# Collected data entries
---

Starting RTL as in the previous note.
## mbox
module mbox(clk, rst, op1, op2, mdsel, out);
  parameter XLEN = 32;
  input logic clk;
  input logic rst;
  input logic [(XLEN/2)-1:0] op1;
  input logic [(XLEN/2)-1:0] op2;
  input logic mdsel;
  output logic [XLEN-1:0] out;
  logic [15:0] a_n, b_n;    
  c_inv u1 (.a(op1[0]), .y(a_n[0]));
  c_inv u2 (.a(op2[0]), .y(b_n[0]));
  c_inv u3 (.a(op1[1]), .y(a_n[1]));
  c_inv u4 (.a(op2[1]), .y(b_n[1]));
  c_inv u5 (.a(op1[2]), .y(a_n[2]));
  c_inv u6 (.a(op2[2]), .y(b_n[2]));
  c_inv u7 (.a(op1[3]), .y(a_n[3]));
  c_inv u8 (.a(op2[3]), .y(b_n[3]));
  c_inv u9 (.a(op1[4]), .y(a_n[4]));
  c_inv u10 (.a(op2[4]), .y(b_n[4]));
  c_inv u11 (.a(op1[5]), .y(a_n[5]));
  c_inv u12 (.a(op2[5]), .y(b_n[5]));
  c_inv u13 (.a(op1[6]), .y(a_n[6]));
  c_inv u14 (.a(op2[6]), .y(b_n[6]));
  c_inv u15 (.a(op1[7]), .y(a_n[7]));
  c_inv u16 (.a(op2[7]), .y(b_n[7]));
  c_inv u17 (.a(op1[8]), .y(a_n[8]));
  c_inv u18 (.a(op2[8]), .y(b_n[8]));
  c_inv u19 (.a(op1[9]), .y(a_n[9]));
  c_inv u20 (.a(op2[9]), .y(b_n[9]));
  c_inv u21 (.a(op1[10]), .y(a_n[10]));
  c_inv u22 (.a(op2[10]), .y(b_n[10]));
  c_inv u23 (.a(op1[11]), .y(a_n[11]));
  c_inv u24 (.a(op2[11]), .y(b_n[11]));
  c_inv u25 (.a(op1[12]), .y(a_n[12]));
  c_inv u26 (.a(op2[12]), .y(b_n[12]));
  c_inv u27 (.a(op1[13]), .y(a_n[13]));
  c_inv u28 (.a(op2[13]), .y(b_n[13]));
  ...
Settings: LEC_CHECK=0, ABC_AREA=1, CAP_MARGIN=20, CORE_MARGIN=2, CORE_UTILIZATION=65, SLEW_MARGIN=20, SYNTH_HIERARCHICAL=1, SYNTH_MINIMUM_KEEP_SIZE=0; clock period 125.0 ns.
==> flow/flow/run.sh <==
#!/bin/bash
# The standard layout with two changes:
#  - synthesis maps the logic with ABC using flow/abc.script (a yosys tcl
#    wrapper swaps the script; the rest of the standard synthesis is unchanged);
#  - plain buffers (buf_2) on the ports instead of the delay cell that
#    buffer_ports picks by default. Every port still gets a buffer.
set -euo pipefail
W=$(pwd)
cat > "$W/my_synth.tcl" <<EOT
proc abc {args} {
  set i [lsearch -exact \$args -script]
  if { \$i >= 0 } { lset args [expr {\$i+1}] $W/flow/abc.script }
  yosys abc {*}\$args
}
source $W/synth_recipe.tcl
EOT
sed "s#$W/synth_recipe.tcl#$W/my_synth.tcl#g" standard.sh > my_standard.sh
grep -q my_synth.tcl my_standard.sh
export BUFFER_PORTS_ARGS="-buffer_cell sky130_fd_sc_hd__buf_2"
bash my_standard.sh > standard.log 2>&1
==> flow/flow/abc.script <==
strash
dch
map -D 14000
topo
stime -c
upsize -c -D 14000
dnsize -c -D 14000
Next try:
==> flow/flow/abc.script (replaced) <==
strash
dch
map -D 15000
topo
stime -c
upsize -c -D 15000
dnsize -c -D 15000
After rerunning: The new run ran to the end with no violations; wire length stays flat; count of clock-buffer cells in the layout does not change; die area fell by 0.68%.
This design comes from an exercise in tuning for a short achievable clock period and few clock cycles on the open sky130 flow, not from production work.
Only simulation tests tie the RTL to the original design; equivalence was not proved.
Power figures rest on the tool's default switching activity, not on a simulated workload.

== AL ==
## minirv_pipe
module minirv_pipe(
input         clk,
input         rst_n,
output [31:0] imem_addr,
input  [31:0] imem_rdata,
output [31:0] dmem_addr,
output        dmem_we,
output [31:0] dmem_wdata,
input  [31:0] dmem_rdata,
output        debug_wb_have_inst,
output [31:0] debug_wb_pc,
output        debug_wb_ena,
output [4:0]  debug_wb_reg,
output [31:0] debug_wb_value
);
export LEC_CHECK = 0
export CAP_MARGIN = 20
export CORE_MARGIN = 2
export CORE_UTILIZATION = 40
export SLEW_MARGIN = 20
export SYNTH_HIERARCHICAL = 1
export SYNTH_MINIMUM_KEEP_SIZE = 0
create_clock -name core_clock -period 11.0 [get_ports {clk}]
standard.sh (not shown) runs the stock make flow with config.mk's settings and CLKGATE_MAP_FILE= SYNTH_SCRIPT=/design/flow/synth_recipe.tcl, a recipe that flattens the netlist after the stock synthesis.
==> flow/flow/run.sh <==
#!/bin/bash
# Standard synthesis and layout; only the setup margin that repair_timing aims for is raised.
set -euo pipefail
bash standard.sh synth > synth.log 2>&1
bash standard.sh SETUP_SLACK_MARGIN=8 finish > layout.log 2>&1
Testbench counts of AL, summed over its fixed seeds: cycles 188,256.
Changes in PW relative to AL:
-- flow/design.v --
<<< AL, line 30
assign next = take ? target : other;
endmodule
module minirv_pipe(
input         clk,
>>> PW, line 30
assign next = take ? target : other;
endmodule
module auipc_value(
input   wire    [31:0]  pc,
input   wire    [31:0]  inst,
output  wire    [31:0]  value
);
assign value = {pc[31:12] + inst[31:12], pc[11:0]};
endmodule
module minirv_pipe(
input         clk,
<<< AL, line 51
reg  [31:0] id_inst;
reg  [31:0] id_pc;
reg  [31:0] id_target;     
reg  [31:0] id_pc4;
reg  [31:0] id_pc8;
>>> PW, line 58
reg  [31:0] id_inst;
reg  [31:0] id_pc;
reg  [31:0] id_pc4;
reg  [31:0] id_pc8;
<<< AL, line 163
wire id_jfar     = id_jal & ~id_pred & ~id_off4;    
wire id_redirect = id_valid & ((id_zdep & (id_ztaken ^ id_pred)) | id_jfar) & ~ex_skip;
wire [31:0] id_rtarget = id_jfar ? id_pc + imm_j : id_ztaken ? id_target : id_pc4;
wire [31:0] a  = ex_rs1v;
>>> PW, line 169
wire id_jfar     = id_jal & ~id_pred & ~id_off4;    
wire id_redirect = id_valid & ((id_zdep & (id_ztaken ^ id_pred)) | id_jfar) & ~ex_skip;
wire [31:0] id_target  = id_pc + imm_b;             
wire [31:0] id_rtarget = id_jfar ? id_pc + imm_j : id_ztaken ? id_target : id_pc4;
wire [31:0] a  = ex_rs1v;
<<< AL, line 286
wire        if_taken  = if_jnear | if_bpred | if_jpred;
wire [31:0] if_target;
wire [31:0] pc_next;
fetch_target u_fetch_target(.pc(pci), .inst(fi), .rec(rec_val), .take(pc_take_if), .other(pc_other),
                            .target(if_target), .next(pc_next));
wire        if_auipc  = fi[6:0] == 7'b0010111;
wire        if_writes = if_auipc | if_jal | if_jalr | (fi[6:0] == 7'b0110111) | (fi[6:0] == 7'b0000011) |
>>> PW, line 293
wire        if_taken  = if_jnear | if_bpred | if_jpred;
wire [31:0] if_target;
wire [31:0] pc_fetch;
fetch_target u_fetch_target(.pc(pci), .inst(fi), .rec(rec_val), .take(pc_take_if), .other(pc_other),
                            .target(if_target), .next(pc_fetch));
wire [31:0] pc_next = ex_redirect ? ex_target : pc_fetch;
wire [31:0] auipc_val;
auipc_value u_auipc_value(.pc(pci), .inst(fi), .value(auipc_val));
wire        if_auipc  = fi[6:0] == 7'b0010111;
wire        if_writes = if_auipc | if_jal | if_jalr | (fi[6:0] == 7'b0110111) | (fi[6:0] == 7'b0000011) |
<<< AL, line 303
    if (~stall_id & if_auipc & (|fi[11:7]))
        rec_rd  <= fi[11:7];
    rec_any <= pci + {fi[31:12], 12'b0};
    rec_new <= ~stall_id & if_auipc & (|fi[11:7]);
    rec_old <= rec_val;
end
wire [31:0] if_pc4    = pci + 32'd4;
wire        pc_take_if = if_taken & ~ex_redirect & ~id_redirect & ~stall_id;
wire [31:0] pc_other   = ex_redirect ? ex_target : id_redirect ? id_rtarget : stall_id ? pci : if_pc4;
wire        id_bsel_imm = ~(id_opr | id_br);
wire        id_sub   = id_opr & id_inst[30];
>>> PW, line 313
    if (~stall_id & if_auipc & (|fi[11:7]))
        rec_rd  <= fi[11:7];
    rec_any <= auipc_val;
    rec_new <= ~stall_id & if_auipc & (|fi[11:7]);
    rec_old <= rec_val;
end
wire [31:0] if_pc4    = pci + 32'd4;
wire        pc_take_if = if_taken & ~id_redirect & ~stall_id;
wire [31:0] pc_other   = id_redirect ? id_rtarget : stall_id ? pci : if_pc4;
wire        id_bsel_imm = ~(id_opr | id_br);
wire        id_sub   = id_opr & id_inst[30];
<<< AL, line 338
        id_inst   <= imem_rdata;
        id_pc     <= pci;
        id_target <= if_target;
        id_pc4    <= if_pc4;
        id_pc8    <= pci + 32'd8;
>>> PW, line 348
        id_inst   <= imem_rdata;
        id_pc     <= pci;
        id_pc4    <= if_pc4;
        id_pc8    <= pci + 32'd8;
--- outcome ---
Diff AL..PW | count of final max-slew check failures | unchanged. The lower power of AL and PW is in AL. Of the two values seen for slowest library cell on the worst path, sky130_fd_sc_hd__edfxtp_1 was produced by PW and sky130_fd_sc_hd__or4_4 by AL. [compare] base=AL new=PW: total buffers and inverters traversed by the critical path went down 4, post-layout instance area went up 4000 sq um. | layout-stage area growth over the synthesis result | lower: AL |. PW — total wire length after detailed routing 1.5% higher, AL as reference.
Testbench counts of PW, summed over its fixed seeds: cycles 188,256.

[static timing again, ports no longer ideal]
The results above use ideal ports. As a check the final layouts listed here were re-extracted and re-timed, cells and wires unchanged. Step 1 (the two cells are an assumption about what drives the block):
set clk [get_ports {clk}]
set_driving_cell -lib_cell sky130_fd_sc_hd__clkbuf_16 $clk
set_driving_cell -lib_cell sky130_fd_sc_hd__buf_2 [delete_from_list [all_inputs] $clk]
Step 2 adds t to the input delays and takes it off the output delays; t is the mean of the earliest and latest rising clock arrival at the registers after step 1. Input paths then give back, and output paths get back, about the clock's delay inside the block. Three values: no drivers, after step 1, after step 2; two values: the first two.
run | t, ns | setup slack, ns | worst setup path after step 2 | worst register clock-pin slew, ns | pins driven straight from the clock port
AL | 0.996 | 6.781 / 6.781 / 5.907 | input to register | 0.08 / 0.08 | 1
PW | 1.032 | 6.823 / 6.823 / 5.866 | input to register | 0.07 / 0.07 | 1
After both steps every run listed still meets setup and hold. The setup slack of PW, which loses most, moves by 0.000 ns with the drivers and by -0.957 ns with both steps.
From an optimization exercise on the open Yosys and OpenROAD flow, aimed at a short achievable clock period and few clock cycles; shortcuts taken in it are not production practice. Only simulation tests tie the RTL to the original design; equivalence was not proved. Power is estimated from default activity; no workload was simulated.

// RV32I
module RV32I(clk,rst,imem_addr,imem_rdata,dmem_addr,dmem_wdata,dmem_size,dmem_we,dmem_rdata);
Size in the first run: roughly 1,500 flip-flops, ~72,000 µm² of cells after synthesis.
Settings: LEC_CHECK=0, ABC_CLOCK_PERIOD_IN_PS=2500, CAP_MARGIN=20, CORE_MARGIN=2, CORE_UTILIZATION=40, SLEW_MARGIN=20; clock period 9.0 ns.
standard.sh (not shown) runs the stock make flow with config.mk's settings and CLKGATE_MAP_FILE= SYNTH_SCRIPT=/design/flow/synth_recipe.tcl, a recipe that flattens the netlist after the stock synthesis.
==> flow/flow/run.sh <==
#!/bin/bash
set -euo pipefail
bash standard.sh SETUP_SLACK_MARGIN=6 "BUFFER_PORTS_ARGS=-buffer_cell sky130_fd_sc_hd__buf_8" finish > make_finish.log 2>&1
Testbench counts at the start, summed over its fixed seeds: cycles 26,042.
Next try:
--- a/flow/design.v
+++ b/flow/design.v
@@ -74,19 +74,18 @@
 input clk,rst;
 input[31:0] imem_rdata,dmem_rdata;
 output[31:0] imem_addr,dmem_addr,dmem_wdata;
 output[1:0] dmem_size;
 output dmem_we;
 reg [31:0] pc_f;
 reg        v_d, t_d;    
 reg        x_d;         
 reg [31:0] ir_d, pc_d;
-reg [31:1] oh1_d, oh2_d;    
 reg [31:13] hi_inc_b, hi_dec_b;    
 reg [31:21] hi_inc_j, hi_dec_j;    
 reg        rw_e, st_e, ld_e, br_e, jmp_e;
 reg [4:0]  rd_e;
 reg [2:0]  f3_e;
 reg [31:0] opa_e, opb_e, sd_e, tgt_e;
 reg        fs_e;
 reg        s_add, s_sub, s_sll, s_slt, s_sltu, s_xor, s_srl, s_or, s_and;
 reg        rw_m, ld_m, we_m;
@@ -123,28 +122,20 @@
 wire [13:0] lo_b;
 wire [21:0] lo_j;
 ks_addw #(13, 4) KB(pc_d[12:0], imm_b[12:0], lo_b[12:0], lo_b[13]);
 ks_addw #(21, 5) KJ(pc_d[20:0], imm_j[20:0], lo_j[20:0], lo_j[21]);
 wire [31:13] hi_b = (lo_b[13] == ir_d[31]) ? pc_d[31:13] : lo_b[13] ? hi_inc_b : hi_dec_b;
 wire [31:21] hi_j = (lo_j[21] == ir_d[31]) ? pc_d[31:21] : lo_j[21] ? hi_inc_j : hi_dec_j;
 wire [31:0] tgt_b = {hi_b, lo_b[12:0]};
 wire [31:0] tgt_j = {hi_j, lo_j[20:0]};
 wire [31:0] tgt_d = ({32{is_jal}} & tgt_j) | ({32{~is_jal}} & tgt_b);
-reg [31:0] rf1, rf2;
-integer q;
-always @(*) begin
-	rf1 = 32'd0;
-	rf2 = 32'd0;
-	for (q = 1; q < 32; q = q + 1) begin
-		rf1 = rf1 | ({32{oh1_d[q]}} & rf[q]);
-		rf2 = rf2 | ({32{oh2_d[q]}} & rf[q]);
-	end
-end
+wire [31:0] rf1 = (rs1 == 5'd0) ? 32'd0 : rf[rs1];
+wire [31:0] rf2 = (rs2 == 5'd0) ? 32'd0 : rf[rs2];
 wire [31:0] rv1 = (rw_w && rd_w == rs1) ? res_w : rf1;
 wire [31:0] rv2 = (rw_w && rd_w == rs2) ? res_w : rf2;
 wire [31:0] res_e, ldv;
 wire f1e = rw_e & (rd_e == rs1);
 wire f1m = rw_m & (rd_m == rs1);
 wire f2e = rw_e & (rd_e == rs2);
 wire f2m = rw_m & (rd_m == rs2);
 wire a_reg = ~(is_jal | is_lui);
 wire b_reg = ~(is_jal | is_lui | is_st | is_i | is_ld);
@@ -175,20 +166,18 @@
 wire d_sub  = is_r & f3 == 3'd0 & ir_d[30];
 wire d_fs = is_st & ld_e & rw_e & (rd_e == rs2);
 wire redir_e;
 wire stall   = v_d & ld_e & rw_e & ((use1 & rd_e == rs1) | (use2 & rd_e == rs2));
 wire jmp_d   = is_jal | br_same;
 wire jfix_d  = jmp_d & (~t_d | x_d);    
 wire bubble  = redir_e | stall | ~v_d;
 assign imem_addr = pc_f;
 wire [31:0] ins    = imem_rdata;
-wire [31:0] oh1_f  = 32'd1 << ins[19:15];
-wire [31:0] oh2_f  = 32'd1 << ins[24:20];
 wire        f_jal  = ins[6:0] == 7'b1101111;
 wire        take_f = f_jal | (ins[6:0] == 7'b1100011 & ins[19:15] == ins[24:20]);
 wire [12:0] lo_jf, lo_bf;
 ks_addw #(12, 4) KJF(pc_f[11:0], {ins[20], ins[30:21], 1'b0}, lo_jf[11:0], lo_jf[12]);
 ks_addw #(12, 4) KBF(pc_f[11:0], {ins[7], ins[30:25], ins[11:8], 1'b0}, lo_bf[11:0], lo_bf[12]);
 wire        far_f  = f_jal ? (lo_jf[12] != ins[31]) | (ins[19:12] != {8{ins[31]}})
                            : (lo_bf[12] != ins[31]);
 wire [31:0] tgt_f  = {pc_f[31:12], ({12{f_jal}} & lo_jf[11:0]) | ({12{~f_jal}} & lo_bf[11:0])};
 wire [31:0] pc4_f  = pc_f + 32'd4;
@@ -208,20 +197,18 @@
 		pc_f <= npc_f;
 		v_d  <= 1'b1;
 		t_d  <= take_f;
 		x_d  <= far_f;
 	end
 end
 always @(posedge clk) begin
 	if (!stall) begin
 		ir_d <= imem_rdata;
-		oh1_d <= oh1_f[31:1];
-		oh2_d <= oh2_f[31:1];
 		pc_d <= pc_f;
 		hi_inc_b <= pc_f[31:13] + 19'd1;
 		hi_dec_b <= pc_f[31:13] - 19'd1;
 		hi_inc_j <= pc_f[31:21] + 11'd1;
 		hi_dec_j <= pc_f[31:21] - 11'd1;
 	end
 end
 always @(posedge clk or posedge rst) begin
 	if (rst) begin
Effect: Wire length went down by about 20%. Via count is lower by about 16%. Sequential share of layout area drops by 2.8 points. Combinational power goes down by about 20%. Die area came out higher by 3.7%. Area after synthesis climbs by about 3.7%. Power decreases by about 9%. Clock power is lower by 3.3%. Cell count decreases by 4.9%. Global-route usage drops by 7.7 points. Critical path depth goes up by 4. Count of clock-buffer cells in the layout climbs by 8. Fmax came out higher by 3.8%.
Testbench counts after the change, summed over its fixed seeds: cycles 26,042.

* * *

## north
Another version of the RTL of RV32I (not shown whole).
Size in the first run: roughly 1500 flip-flops, roughly 170 I/O pins, roughly 74000 µm² of cells after synthesis.
Settings: LEC_CHECK=0, ABC_CLOCK_PERIOD_IN_PS=2500, CAP_MARGIN=20, CORE_MARGIN=2, CORE_UTILIZATION=40, SLEW_MARGIN=20; clock period 9.0 ns.
Scripts as last shown in full above: flow/flow/run.sh
Testbench counts of north, summed over its fixed seeds: cycles 26,042.
Modified inputs, south compared to north
--- a/flow/design.v
+++ b/flow/design.v
@@ -78,27 +78,27 @@
 output dmem_we;
 reg [31:0] pc_f;
 reg        v_d, t_d;    
 reg        x_d;         
 reg [31:0] ir_d, pc_d;
 reg [31:1] oh1_d, oh2_d;    
 reg [31:13] hi_inc_b, hi_dec_b;    
 reg [31:21] hi_inc_j, hi_dec_j;    
 reg        rw_e, st_e, ld_e, br_e, jmp_e;
 reg [4:0]  rd_e;
 reg [2:0]  f3_e;
 reg [31:0] opa_e, opb_e, sd_e, tgt_e;
-reg [31:0] an_e, bn_e;      
 reg        fs_e;
 reg        s_add, s_sub, s_sll, s_slt, s_sltu, s_xor, s_srl, s_or, s_and;
+reg [4:0]  sh_e;    
 reg        rw_m, ld_m, we_m;
 reg [4:0]  rd_m;
 reg        lb_m, lh_m;    
 reg [1:0]  size_m;
 reg [31:0] res_m, sd_m;
 reg        rw_w;
 reg [4:0]  rd_w;
 reg [31:0] res_w;
 reg [31:0] rf [1:31];
 wire [6:0] op  = ir_d[6:0];
 wire [2:0] f3  = ir_d[14:12];
 wire [4:0] rs1 = ir_d[19:15];
@@ -231,51 +231,49 @@
 		rw_e <= ~bubble & rw_d;
 		st_e <= ~bubble & is_st;
 		ld_e <= ~bubble & is_ld;
 		br_e <= ~bubble & br_cond;
 		jmp_e <= ~bubble & jfix_d;
 	end
 end
 always @(posedge clk) begin
 	rd_e  <= rd;
 	f3_e  <= f3;
 	opa_e <= opa_d;
 	opb_e <= opb_d;
-	an_e  <= ~opa_d;
-	bn_e  <= ~opb_d;
 	sd_e  <= sd_d;
 	tgt_e <= tgt_d;
 	fs_e  <= d_fs;
 	s_add  <= d_add;
 	s_sub  <= d_sub;
 	s_sll  <= alu_rr & f3 == 3'd1;
 	s_slt  <= alu_rr & f3 == 3'd2;
 	s_sltu <= alu_rr & f3 == 3'd3;
 	s_xor  <= alu_rr & f3 == 3'd4;
 	s_srl  <= alu_rr & f3 == 3'd5;
+	sh_e   <= (alu_rr & (f3 == 3'd1 | f3 == 3'd5)) ? opb_d[4:0] : 5'd0;
 	s_or   <= alu_rr & f3 == 3'd6;
 	s_and  <= alu_rr & f3 == 3'd7;
 end
 wire [31:0] A  = opa_e;
 wire [31:0] B  = opb_e;
 wire        eq   = A == B;
-wire        beq  = ~|(an_e ^ bn_e);    
-assign redir_e = (br_e & beq) | jmp_e;
+assign redir_e = (br_e & eq) | jmp_e;
 wire        c_sum, c_diff;
 ks_add32 ADD(A, B, 1'b0, sum, c_sum);
 ks_add32 SUB(A, ~B, 1'b1, diff, c_diff);
 assign lt   = (A[31] ^ B[31]) ? A[31] : ~c_diff;
 assign ltu  = c_diff & ~eq;
-assign shl  = A << B[4:0];
-assign shr  = A >> B[4:0];
+assign shl  = A << sh_e;
+assign shr  = A >> sh_e;
 assign u_x  = A ^ B;
 assign u_o  = A | B;
 assign u_n  = A & B;
 assign s_vec = {s_and, s_or, s_srl, s_xor, s_sltu, s_slt, s_sll, s_sub, s_add};
 alu_pick PR(s_vec, sum, diff, shl, lt, ltu, u_x, shr, u_o, u_n, 1'b0, 32'd0, 1'b0, 32'd0, 1'b0, 32'd0, res_e);
 always @(posedge clk or posedge rst) begin
 	if (rst) begin
 		rw_m <= 1'b0; ld_m <= 1'b0; we_m <= 1'b0;
 	end else begin
 		rw_m <= rw_e;
 		ld_m <= ld_e;
 		we_m <= st_e;
- Multi-input combinational cell count is lower on south
- Looking at via total after detailed routing, south sits below north.
- Against north, south comes in 0.28 points lower on part of the cycle the worst path needs.
- Compared south against north; clock network contribution to total cell area within noise.
- From north to south the numbers moved as follows: xor/xnor share of the synthesized area down 0.38 points, area of placed instances down 2400 µm², length of routed wiring on met1 down 4.7%.
- Routed via count divided by cell count delta (north -> south): insignificant
- Re depth of the most critical reg-to-reg path: north and south aren't equal, and the lower value belongs to north.
- Summary of south over north: part of the power in combinational logic went down, met3 track utilization from global routing did not really move.
Testbench counts of south, summed over its fixed seeds: cycles 26,042.

## afterwards: timing with drivers on the ports
In the flow no input, the clock included, has a driving cell. The finished layouts below were timed again as built, in two steps. Step 1 sets driving cells, clkbuf_16 on the clock port and buf_2 on the other inputs (assumed; they add their load-dependent delay and slew). Step 2 adds t to the input delays and takes it off the output delays; t is the mean of the earliest and latest rising clock arrival at the registers after step 1. Input paths then give back, and output paths get back, about the clock's delay inside the block. Three values: ideal ports, drivers, drivers and shift; two values: the first two.
| run | t, ns | setup slack, ns | worst setup path after step 2 | clock arrival spread, ns | worst register clock-pin slew, ns |
|---|---|---|---|---|---|
| the first run of note 1 | 0.914 | 5.524 / 5.524 / 4.912 | input to register | 0.048 / 0.048 | 0.07 / 0.07 |
| the second run of note 1 | 0.885 | 5.651 / 5.651 / 4.966 | input to register | 0.044 / 0.044 | 0.07 / 0.07 |
| north | 0.923 | 5.513 / 5.513 / 4.829 | input to register | 0.054 / 0.053 | 0.07 / 0.07 |
| south | 0.922 | 5.538 / 5.538 / 4.943 | input to register | 0.033 / 0.032 | 0.07 / 0.07 |
After both steps every run listed still meets setup and hold. For the second run of note 1, which loses most, drivers alone change the setup slack by 0.000 ns; drivers and shift together by -0.685 ns.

# TASK BRIEF
Give back exactly the lines from the beginning of the records through the line containing "c_inv u25 (.a(op1[12]), .y(a_n[12]));", and only those.

# SOLUTION FOR THIS TASK
---

Starting RTL as in the previous note.
## mbox
module mbox(clk, rst, op1, op2, mdsel, out);
  parameter XLEN = 32;
  input logic clk;
  input logic rst;
  input logic [(XLEN/2)-1:0] op1;
  input logic [(XLEN/2)-1:0] op2;
  input logic mdsel;
  output logic [XLEN-1:0] out;
  logic [15:0] a_n, b_n;    
  c_inv u1 (.a(op1[0]), .y(a_n[0]));
  c_inv u2 (.a(op2[0]), .y(b_n[0]));
  c_inv u3 (.a(op1[1]), .y(a_n[1]));
  c_inv u4 (.a(op2[1]), .y(b_n[1]));
  c_inv u5 (.a(op1[2]), .y(a_n[2]));
  c_inv u6 (.a(op2[2]), .y(b_n[2]));
  c_inv u7 (.a(op1[3]), .y(a_n[3]));
  c_inv u8 (.a(op2[3]), .y(b_n[3]));
  c_inv u9 (.a(op1[4]), .y(a_n[4]));
  c_inv u10 (.a(op2[4]), .y(b_n[4]));
  c_inv u11 (.a(op1[5]), .y(a_n[5]));
  c_inv u12 (.a(op2[5]), .y(b_n[5]));
  c_inv u13 (.a(op1[6]), .y(a_n[6]));
  c_inv u14 (.a(op2[6]), .y(b_n[6]));
  c_inv u15 (.a(op1[7]), .y(a_n[7]));
  c_inv u16 (.a(op2[7]), .y(b_n[7]));
  c_inv u17 (.a(op1[8]), .y(a_n[8]));
  c_inv u18 (.a(op2[8]), .y(b_n[8]));
  c_inv u19 (.a(op1[9]), .y(a_n[9]));
  c_inv u20 (.a(op2[9]), .y(b_n[9]));
  c_inv u21 (.a(op1[10]), .y(a_n[10]));
  c_inv u22 (.a(op2[10]), .y(b_n[10]));
  c_inv u23 (.a(op1[11]), .y(a_n[11]));
  c_inv u24 (.a(op2[11]), .y(b_n[11]));
  c_inv u25 (.a(op1[12]), .y(a_n[12]));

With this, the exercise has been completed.